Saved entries
● ● ● ● ● ● ●

**config.mk**
```make
export PLATFORM = sky130hd
export DESIGN_NAME = ray_dda_stepper
export DESIGN_NICKNAME = d
export VERILOG_FILES = /design/src/rtl/raycaster_pkg.sv /design/src/rtl/ray_dda_stepper_sat_add.sv /design/src/rtl/ray_dda_stepper.sv
export SDC_FILE = /design/constraint.sdc
export NUM_CORES = 1
export LEC_CHECK = 0
export ABC_AREA = 1
export BUFFER_PORTS_ARGS = -buffer_cell sky130_fd_sc_hd__buf_2
export CAP_MARGIN = 20
export CORE_ASPECT_RATIO = 1.5
export CORE_MARGIN = 2
export CORE_UTILIZATION = 38
export DETAILED_ROUTE_END_ITERATION = 12
export SYNTH_ARGS = -nofsm -noshare
export SYNTH_HDL_FRONTEND = slang
export SYNTH_SLANG_ARGS = --single-unit
```
**constraint.sdc**
```tcl
create_clock -name clk -period 5.7 [get_ports clk]
set_input_delay 1.14 -clock clk [delete_from_list [all_inputs] [get_ports clk]]
set_output_delay 1.14 -clock clk [all_outputs]
set_load 0.05 [all_outputs]
```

● ● ● ● ● ● ●

• TASK DESCRIPTION: Output each record precisely as given.

• RESPONSE:
**config.mk**
```make
export PLATFORM = sky130hd
export DESIGN_NAME = ray_dda_stepper
export DESIGN_NICKNAME = d
export VERILOG_FILES = /design/src/rtl/raycaster_pkg.sv /design/src/rtl/ray_dda_stepper_sat_add.sv /design/src/rtl/ray_dda_stepper.sv
export SDC_FILE = /design/constraint.sdc
export NUM_CORES = 1
export LEC_CHECK = 0
export ABC_AREA = 1
export BUFFER_PORTS_ARGS = -buffer_cell sky130_fd_sc_hd__buf_2
export CAP_MARGIN = 20
export CORE_ASPECT_RATIO = 1.5
export CORE_MARGIN = 2
export CORE_UTILIZATION = 38
export DETAILED_ROUTE_END_ITERATION = 12
export SYNTH_ARGS = -nofsm -noshare
export SYNTH_HDL_FRONTEND = slang
export SYNTH_SLANG_ARGS = --single-unit
```
**constraint.sdc**
```tcl
create_clock -name clk -period 5.7 [get_ports clk]
set_input_delay 1.14 -clock clk [delete_from_list [all_inputs] [get_ports clk]]
set_output_delay 1.14 -clock clk [all_outputs]
set_load 0.05 [all_outputs]
```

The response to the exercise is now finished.